> _Problem to work on_: A verbatim transcript of the lines below, starting at the first and ending with the one that holds "SLEW_MARGIN = 10", is what should be produced.

--- Dataset excerpts Enclosed Below ---

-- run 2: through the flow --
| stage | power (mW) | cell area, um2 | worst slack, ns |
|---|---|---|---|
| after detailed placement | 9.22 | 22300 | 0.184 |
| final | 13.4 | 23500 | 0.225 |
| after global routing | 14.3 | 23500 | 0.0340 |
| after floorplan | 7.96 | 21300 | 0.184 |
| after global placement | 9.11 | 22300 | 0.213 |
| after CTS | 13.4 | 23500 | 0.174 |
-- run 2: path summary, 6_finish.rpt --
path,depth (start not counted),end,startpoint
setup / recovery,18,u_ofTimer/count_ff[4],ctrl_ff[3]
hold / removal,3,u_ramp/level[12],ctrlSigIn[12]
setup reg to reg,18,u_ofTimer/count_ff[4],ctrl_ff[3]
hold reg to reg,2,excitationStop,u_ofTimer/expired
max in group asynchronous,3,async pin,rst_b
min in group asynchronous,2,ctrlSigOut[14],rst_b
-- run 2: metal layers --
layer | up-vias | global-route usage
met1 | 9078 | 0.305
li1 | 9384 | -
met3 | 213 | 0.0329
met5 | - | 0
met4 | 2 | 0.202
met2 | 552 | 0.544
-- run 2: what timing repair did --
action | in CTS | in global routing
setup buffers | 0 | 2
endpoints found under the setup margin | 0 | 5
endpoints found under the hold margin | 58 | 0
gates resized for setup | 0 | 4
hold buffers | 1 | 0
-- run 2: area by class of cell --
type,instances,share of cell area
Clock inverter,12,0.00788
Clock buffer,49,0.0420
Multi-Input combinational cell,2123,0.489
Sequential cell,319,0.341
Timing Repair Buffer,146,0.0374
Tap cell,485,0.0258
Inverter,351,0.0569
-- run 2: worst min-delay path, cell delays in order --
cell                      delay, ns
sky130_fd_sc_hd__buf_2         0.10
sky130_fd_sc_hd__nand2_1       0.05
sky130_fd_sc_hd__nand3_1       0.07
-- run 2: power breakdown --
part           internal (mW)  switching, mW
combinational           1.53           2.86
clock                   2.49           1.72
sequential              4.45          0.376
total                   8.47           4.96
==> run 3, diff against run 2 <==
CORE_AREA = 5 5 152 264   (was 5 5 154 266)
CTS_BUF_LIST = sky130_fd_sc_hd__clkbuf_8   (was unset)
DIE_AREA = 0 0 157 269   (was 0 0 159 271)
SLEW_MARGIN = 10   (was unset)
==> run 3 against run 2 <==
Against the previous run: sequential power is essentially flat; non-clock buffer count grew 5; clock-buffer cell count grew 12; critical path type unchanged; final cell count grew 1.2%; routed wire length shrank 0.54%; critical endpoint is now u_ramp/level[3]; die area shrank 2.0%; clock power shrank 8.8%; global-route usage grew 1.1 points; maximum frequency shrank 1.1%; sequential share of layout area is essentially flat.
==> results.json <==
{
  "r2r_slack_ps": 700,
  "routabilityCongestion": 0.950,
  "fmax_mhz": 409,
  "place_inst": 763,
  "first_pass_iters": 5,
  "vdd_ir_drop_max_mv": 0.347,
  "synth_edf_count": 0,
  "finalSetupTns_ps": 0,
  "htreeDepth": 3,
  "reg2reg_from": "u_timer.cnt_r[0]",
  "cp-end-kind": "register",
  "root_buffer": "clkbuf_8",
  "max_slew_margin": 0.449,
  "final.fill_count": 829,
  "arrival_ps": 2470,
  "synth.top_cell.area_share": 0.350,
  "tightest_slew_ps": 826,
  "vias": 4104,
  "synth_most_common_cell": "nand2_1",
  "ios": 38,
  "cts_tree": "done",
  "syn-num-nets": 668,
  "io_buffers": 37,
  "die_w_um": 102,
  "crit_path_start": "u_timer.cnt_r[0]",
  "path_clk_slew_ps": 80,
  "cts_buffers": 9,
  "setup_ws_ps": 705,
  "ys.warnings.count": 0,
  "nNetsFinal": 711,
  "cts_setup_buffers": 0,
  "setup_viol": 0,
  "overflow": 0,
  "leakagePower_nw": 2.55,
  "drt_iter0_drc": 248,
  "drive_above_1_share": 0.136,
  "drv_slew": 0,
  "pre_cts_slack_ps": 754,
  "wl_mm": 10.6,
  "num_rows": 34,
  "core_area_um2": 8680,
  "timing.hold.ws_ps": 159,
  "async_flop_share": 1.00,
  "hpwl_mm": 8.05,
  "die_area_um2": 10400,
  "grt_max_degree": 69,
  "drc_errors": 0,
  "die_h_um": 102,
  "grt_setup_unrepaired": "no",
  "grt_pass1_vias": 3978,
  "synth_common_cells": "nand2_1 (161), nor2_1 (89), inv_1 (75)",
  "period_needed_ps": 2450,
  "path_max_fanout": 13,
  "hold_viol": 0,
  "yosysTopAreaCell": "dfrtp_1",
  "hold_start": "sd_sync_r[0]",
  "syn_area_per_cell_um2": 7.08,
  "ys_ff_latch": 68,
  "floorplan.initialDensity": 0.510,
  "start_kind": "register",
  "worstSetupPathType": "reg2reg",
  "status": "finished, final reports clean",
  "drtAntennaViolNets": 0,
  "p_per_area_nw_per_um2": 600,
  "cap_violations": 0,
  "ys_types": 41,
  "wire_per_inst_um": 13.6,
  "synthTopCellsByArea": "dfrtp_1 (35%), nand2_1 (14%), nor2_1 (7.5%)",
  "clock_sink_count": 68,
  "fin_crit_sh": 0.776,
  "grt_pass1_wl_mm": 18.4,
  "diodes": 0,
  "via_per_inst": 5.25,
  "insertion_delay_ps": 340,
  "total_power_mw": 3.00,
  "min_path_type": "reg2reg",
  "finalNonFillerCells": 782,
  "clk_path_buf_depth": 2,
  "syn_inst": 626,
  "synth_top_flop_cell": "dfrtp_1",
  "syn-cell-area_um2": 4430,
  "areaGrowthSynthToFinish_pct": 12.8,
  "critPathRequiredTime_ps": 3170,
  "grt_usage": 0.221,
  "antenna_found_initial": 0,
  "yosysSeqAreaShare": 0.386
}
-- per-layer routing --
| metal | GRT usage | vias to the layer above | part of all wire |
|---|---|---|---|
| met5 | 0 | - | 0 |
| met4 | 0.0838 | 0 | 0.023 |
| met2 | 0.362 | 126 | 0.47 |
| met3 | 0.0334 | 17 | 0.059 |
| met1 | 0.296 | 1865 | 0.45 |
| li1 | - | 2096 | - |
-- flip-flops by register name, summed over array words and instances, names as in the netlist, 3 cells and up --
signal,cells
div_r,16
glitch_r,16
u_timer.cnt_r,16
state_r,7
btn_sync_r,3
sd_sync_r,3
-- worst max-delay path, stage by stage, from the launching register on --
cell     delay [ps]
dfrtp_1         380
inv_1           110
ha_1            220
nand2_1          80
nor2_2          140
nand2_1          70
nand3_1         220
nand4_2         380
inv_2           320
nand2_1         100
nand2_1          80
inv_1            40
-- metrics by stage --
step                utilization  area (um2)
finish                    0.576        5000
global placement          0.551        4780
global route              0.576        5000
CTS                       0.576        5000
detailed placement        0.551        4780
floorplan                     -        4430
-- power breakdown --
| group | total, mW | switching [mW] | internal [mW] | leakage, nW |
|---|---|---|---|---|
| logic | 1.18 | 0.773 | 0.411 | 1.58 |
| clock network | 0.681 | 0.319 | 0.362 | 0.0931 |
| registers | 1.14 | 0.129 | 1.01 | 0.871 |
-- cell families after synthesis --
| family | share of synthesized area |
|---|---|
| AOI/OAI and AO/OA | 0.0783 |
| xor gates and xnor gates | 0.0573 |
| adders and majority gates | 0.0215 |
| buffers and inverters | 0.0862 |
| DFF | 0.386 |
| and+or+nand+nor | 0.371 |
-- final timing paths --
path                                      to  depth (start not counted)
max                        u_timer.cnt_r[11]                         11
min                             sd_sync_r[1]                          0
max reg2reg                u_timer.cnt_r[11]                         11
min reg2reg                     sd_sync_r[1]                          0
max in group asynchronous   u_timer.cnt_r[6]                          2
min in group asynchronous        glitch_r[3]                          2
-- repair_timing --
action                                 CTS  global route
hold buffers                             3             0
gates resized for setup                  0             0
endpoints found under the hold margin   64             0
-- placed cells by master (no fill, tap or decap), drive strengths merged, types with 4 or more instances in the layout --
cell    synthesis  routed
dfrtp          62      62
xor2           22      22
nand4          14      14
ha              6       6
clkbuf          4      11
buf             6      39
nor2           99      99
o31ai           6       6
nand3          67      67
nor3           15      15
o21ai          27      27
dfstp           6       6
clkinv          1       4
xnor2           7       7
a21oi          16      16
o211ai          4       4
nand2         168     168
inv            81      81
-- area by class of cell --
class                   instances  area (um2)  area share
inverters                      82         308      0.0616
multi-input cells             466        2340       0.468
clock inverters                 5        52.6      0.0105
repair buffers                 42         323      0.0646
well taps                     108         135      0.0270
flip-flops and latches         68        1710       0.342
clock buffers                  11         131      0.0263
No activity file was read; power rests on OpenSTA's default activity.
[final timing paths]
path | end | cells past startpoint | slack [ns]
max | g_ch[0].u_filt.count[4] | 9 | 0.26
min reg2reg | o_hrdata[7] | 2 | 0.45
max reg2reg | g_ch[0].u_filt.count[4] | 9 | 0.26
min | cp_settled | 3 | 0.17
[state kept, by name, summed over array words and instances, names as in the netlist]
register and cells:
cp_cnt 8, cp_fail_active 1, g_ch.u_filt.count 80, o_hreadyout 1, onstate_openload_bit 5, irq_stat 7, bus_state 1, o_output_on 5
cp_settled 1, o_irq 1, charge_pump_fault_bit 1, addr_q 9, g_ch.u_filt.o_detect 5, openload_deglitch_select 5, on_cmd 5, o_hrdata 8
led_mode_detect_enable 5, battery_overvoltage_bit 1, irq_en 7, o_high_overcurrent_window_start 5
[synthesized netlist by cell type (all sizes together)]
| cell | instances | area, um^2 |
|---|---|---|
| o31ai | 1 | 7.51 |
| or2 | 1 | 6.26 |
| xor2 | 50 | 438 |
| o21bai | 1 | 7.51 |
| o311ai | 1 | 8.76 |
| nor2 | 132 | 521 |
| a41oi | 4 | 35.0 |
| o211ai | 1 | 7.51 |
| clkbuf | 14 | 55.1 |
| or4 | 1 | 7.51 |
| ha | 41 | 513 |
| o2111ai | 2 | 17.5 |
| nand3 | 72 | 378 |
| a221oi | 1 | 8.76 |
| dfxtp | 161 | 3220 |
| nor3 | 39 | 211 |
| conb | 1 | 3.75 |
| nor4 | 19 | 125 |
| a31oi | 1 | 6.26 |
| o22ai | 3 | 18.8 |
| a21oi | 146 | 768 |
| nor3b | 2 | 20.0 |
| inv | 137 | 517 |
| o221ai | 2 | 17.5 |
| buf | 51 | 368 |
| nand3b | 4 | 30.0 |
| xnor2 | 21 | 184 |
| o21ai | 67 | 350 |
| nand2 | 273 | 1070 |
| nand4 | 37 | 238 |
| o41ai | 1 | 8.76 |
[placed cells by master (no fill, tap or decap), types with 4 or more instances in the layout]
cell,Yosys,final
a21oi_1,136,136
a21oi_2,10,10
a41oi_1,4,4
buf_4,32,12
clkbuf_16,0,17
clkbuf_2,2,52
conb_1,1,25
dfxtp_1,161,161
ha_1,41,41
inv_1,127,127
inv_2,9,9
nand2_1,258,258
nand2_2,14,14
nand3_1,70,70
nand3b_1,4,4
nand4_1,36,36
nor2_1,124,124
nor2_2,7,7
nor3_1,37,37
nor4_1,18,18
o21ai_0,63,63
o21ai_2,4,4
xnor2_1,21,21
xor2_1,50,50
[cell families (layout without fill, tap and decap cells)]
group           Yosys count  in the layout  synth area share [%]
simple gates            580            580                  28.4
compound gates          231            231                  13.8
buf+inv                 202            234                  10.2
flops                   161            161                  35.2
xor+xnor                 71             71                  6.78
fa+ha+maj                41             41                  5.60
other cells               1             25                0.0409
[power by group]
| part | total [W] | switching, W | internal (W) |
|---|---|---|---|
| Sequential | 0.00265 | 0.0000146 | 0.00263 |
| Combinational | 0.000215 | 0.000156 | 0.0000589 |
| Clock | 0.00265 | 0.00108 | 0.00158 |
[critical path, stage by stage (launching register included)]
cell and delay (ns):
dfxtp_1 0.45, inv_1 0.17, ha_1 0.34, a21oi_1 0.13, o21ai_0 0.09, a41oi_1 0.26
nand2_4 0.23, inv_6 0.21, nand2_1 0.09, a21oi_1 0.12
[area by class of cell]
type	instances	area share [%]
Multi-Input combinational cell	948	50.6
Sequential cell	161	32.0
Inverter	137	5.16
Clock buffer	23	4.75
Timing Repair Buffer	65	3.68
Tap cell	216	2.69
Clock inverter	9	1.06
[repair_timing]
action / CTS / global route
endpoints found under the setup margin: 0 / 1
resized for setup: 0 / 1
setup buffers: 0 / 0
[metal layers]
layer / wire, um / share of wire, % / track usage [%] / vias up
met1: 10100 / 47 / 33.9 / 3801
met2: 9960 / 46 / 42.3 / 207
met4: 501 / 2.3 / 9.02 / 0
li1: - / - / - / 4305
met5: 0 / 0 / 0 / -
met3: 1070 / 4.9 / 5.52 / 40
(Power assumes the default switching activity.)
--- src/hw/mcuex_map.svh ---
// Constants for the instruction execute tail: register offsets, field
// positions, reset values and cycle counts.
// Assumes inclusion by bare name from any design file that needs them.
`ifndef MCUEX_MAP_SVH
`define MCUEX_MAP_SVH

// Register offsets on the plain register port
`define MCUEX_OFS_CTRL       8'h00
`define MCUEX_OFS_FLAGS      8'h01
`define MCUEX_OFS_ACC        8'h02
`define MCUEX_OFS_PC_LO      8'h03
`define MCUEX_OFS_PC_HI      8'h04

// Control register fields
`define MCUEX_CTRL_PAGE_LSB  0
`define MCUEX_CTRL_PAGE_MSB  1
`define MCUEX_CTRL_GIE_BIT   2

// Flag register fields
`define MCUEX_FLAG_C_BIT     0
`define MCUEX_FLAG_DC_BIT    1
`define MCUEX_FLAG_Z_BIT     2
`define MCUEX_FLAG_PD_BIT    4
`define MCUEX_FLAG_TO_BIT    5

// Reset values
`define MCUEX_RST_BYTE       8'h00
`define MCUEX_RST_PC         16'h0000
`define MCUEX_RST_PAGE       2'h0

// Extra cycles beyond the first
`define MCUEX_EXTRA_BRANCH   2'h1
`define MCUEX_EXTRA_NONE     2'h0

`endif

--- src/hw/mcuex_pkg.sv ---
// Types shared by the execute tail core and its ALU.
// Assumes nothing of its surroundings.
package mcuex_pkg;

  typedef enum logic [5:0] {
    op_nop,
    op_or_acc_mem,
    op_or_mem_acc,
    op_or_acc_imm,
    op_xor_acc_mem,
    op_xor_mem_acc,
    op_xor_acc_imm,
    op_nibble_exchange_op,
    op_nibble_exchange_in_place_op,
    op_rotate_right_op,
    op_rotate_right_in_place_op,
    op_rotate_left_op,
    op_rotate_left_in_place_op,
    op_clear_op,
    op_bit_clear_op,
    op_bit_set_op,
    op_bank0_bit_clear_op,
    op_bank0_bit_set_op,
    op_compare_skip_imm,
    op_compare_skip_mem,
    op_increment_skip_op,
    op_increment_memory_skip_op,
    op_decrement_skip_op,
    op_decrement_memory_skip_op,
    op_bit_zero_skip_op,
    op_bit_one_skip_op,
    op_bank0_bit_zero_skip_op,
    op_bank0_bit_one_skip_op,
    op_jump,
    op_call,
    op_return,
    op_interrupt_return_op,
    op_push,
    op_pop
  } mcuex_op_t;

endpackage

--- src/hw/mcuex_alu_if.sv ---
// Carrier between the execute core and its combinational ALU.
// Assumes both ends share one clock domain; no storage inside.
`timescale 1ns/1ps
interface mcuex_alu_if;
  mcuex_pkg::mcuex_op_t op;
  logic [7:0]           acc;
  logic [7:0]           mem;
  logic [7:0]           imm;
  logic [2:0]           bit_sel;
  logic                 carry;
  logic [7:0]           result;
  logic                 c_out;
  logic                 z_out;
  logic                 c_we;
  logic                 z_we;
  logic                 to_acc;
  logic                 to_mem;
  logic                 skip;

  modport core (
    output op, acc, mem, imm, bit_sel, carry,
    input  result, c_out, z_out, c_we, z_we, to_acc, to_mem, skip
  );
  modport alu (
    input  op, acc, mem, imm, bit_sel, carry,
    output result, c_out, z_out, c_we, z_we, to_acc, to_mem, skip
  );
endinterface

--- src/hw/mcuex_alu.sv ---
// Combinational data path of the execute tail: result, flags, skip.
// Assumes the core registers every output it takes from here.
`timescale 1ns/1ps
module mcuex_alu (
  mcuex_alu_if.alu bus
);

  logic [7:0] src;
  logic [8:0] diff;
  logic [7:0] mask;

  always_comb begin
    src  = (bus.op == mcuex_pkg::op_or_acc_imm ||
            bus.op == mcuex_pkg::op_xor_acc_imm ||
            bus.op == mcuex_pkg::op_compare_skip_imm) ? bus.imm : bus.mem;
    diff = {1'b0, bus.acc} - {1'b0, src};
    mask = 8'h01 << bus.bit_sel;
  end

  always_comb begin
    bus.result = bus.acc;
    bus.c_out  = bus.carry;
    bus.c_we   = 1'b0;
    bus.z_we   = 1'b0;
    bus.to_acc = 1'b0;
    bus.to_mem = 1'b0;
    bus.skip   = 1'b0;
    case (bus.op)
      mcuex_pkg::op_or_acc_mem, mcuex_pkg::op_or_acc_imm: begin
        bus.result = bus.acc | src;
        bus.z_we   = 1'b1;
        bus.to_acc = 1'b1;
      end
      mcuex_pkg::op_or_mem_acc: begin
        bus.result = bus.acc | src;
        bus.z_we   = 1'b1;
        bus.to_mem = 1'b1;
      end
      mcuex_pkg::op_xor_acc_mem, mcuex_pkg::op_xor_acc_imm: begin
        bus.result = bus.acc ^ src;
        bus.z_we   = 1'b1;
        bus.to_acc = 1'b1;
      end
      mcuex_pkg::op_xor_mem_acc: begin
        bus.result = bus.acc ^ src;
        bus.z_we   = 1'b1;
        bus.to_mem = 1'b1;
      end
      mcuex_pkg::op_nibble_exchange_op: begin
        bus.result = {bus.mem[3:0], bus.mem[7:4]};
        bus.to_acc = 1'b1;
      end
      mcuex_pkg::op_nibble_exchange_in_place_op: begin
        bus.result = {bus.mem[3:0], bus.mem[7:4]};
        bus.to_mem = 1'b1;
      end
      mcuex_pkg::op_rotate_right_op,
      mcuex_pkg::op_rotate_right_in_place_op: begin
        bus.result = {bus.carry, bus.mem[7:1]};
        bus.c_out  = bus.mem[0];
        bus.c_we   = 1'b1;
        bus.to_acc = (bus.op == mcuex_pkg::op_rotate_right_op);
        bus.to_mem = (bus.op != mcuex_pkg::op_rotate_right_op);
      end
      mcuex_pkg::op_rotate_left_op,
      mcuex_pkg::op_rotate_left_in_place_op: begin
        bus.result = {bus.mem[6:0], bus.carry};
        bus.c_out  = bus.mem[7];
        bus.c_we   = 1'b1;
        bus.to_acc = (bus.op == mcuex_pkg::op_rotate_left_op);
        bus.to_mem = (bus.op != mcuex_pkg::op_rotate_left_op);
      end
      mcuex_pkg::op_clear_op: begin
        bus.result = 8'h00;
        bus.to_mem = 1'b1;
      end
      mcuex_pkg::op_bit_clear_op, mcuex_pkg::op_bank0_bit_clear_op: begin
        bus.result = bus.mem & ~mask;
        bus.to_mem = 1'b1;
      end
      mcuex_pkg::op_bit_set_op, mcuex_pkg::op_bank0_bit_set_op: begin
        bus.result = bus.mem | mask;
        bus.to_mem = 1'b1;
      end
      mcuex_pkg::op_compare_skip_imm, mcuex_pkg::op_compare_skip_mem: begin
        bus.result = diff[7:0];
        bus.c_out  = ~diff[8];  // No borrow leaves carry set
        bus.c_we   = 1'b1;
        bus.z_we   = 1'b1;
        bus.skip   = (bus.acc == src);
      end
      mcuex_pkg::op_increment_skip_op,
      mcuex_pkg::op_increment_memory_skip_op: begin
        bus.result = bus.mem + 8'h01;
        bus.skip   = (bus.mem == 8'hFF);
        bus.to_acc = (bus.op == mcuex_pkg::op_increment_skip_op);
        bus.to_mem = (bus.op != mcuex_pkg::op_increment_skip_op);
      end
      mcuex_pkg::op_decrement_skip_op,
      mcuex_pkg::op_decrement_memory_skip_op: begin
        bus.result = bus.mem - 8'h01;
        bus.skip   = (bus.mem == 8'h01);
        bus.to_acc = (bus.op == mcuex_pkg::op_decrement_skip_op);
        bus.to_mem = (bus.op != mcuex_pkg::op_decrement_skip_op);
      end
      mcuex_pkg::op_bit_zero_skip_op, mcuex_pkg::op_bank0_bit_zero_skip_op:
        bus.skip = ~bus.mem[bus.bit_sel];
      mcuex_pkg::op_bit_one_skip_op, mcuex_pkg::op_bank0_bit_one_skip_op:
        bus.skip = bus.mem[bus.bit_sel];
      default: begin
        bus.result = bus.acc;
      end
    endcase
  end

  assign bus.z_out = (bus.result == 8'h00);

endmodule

--- End of Enclosed Dataset excerpts ---

> _Response to this exercise_:
-- run 2: through the flow --
| stage | power (mW) | cell area, um2 | worst slack, ns |
|---|---|---|---|
| after detailed placement | 9.22 | 22300 | 0.184 |
| final | 13.4 | 23500 | 0.225 |
| after global routing | 14.3 | 23500 | 0.0340 |
| after floorplan | 7.96 | 21300 | 0.184 |
| after global placement | 9.11 | 22300 | 0.213 |
| after CTS | 13.4 | 23500 | 0.174 |
-- run 2: path summary, 6_finish.rpt --
path,depth (start not counted),end,startpoint
setup / recovery,18,u_ofTimer/count_ff[4],ctrl_ff[3]
hold / removal,3,u_ramp/level[12],ctrlSigIn[12]
setup reg to reg,18,u_ofTimer/count_ff[4],ctrl_ff[3]
hold reg to reg,2,excitationStop,u_ofTimer/expired
max in group asynchronous,3,async pin,rst_b
min in group asynchronous,2,ctrlSigOut[14],rst_b
-- run 2: metal layers --
layer | up-vias | global-route usage
met1 | 9078 | 0.305
li1 | 9384 | -
met3 | 213 | 0.0329
met5 | - | 0
met4 | 2 | 0.202
met2 | 552 | 0.544
-- run 2: what timing repair did --
action | in CTS | in global routing
setup buffers | 0 | 2
endpoints found under the setup margin | 0 | 5
endpoints found under the hold margin | 58 | 0
gates resized for setup | 0 | 4
hold buffers | 1 | 0
-- run 2: area by class of cell --
type,instances,share of cell area
Clock inverter,12,0.00788
Clock buffer,49,0.0420
Multi-Input combinational cell,2123,0.489
Sequential cell,319,0.341
Timing Repair Buffer,146,0.0374
Tap cell,485,0.0258
Inverter,351,0.0569
-- run 2: worst min-delay path, cell delays in order --
cell                      delay, ns
sky130_fd_sc_hd__buf_2         0.10
sky130_fd_sc_hd__nand2_1       0.05
sky130_fd_sc_hd__nand3_1       0.07
-- run 2: power breakdown --
part           internal (mW)  switching, mW
combinational           1.53           2.86
clock                   2.49           1.72
sequential              4.45          0.376
total                   8.47           4.96
==> run 3, diff against run 2 <==
CORE_AREA = 5 5 152 264   (was 5 5 154 266)
CTS_BUF_LIST = sky130_fd_sc_hd__clkbuf_8   (was unset)
DIE_AREA = 0 0 157 269   (was 0 0 159 271)
SLEW_MARGIN = 10   (was unset)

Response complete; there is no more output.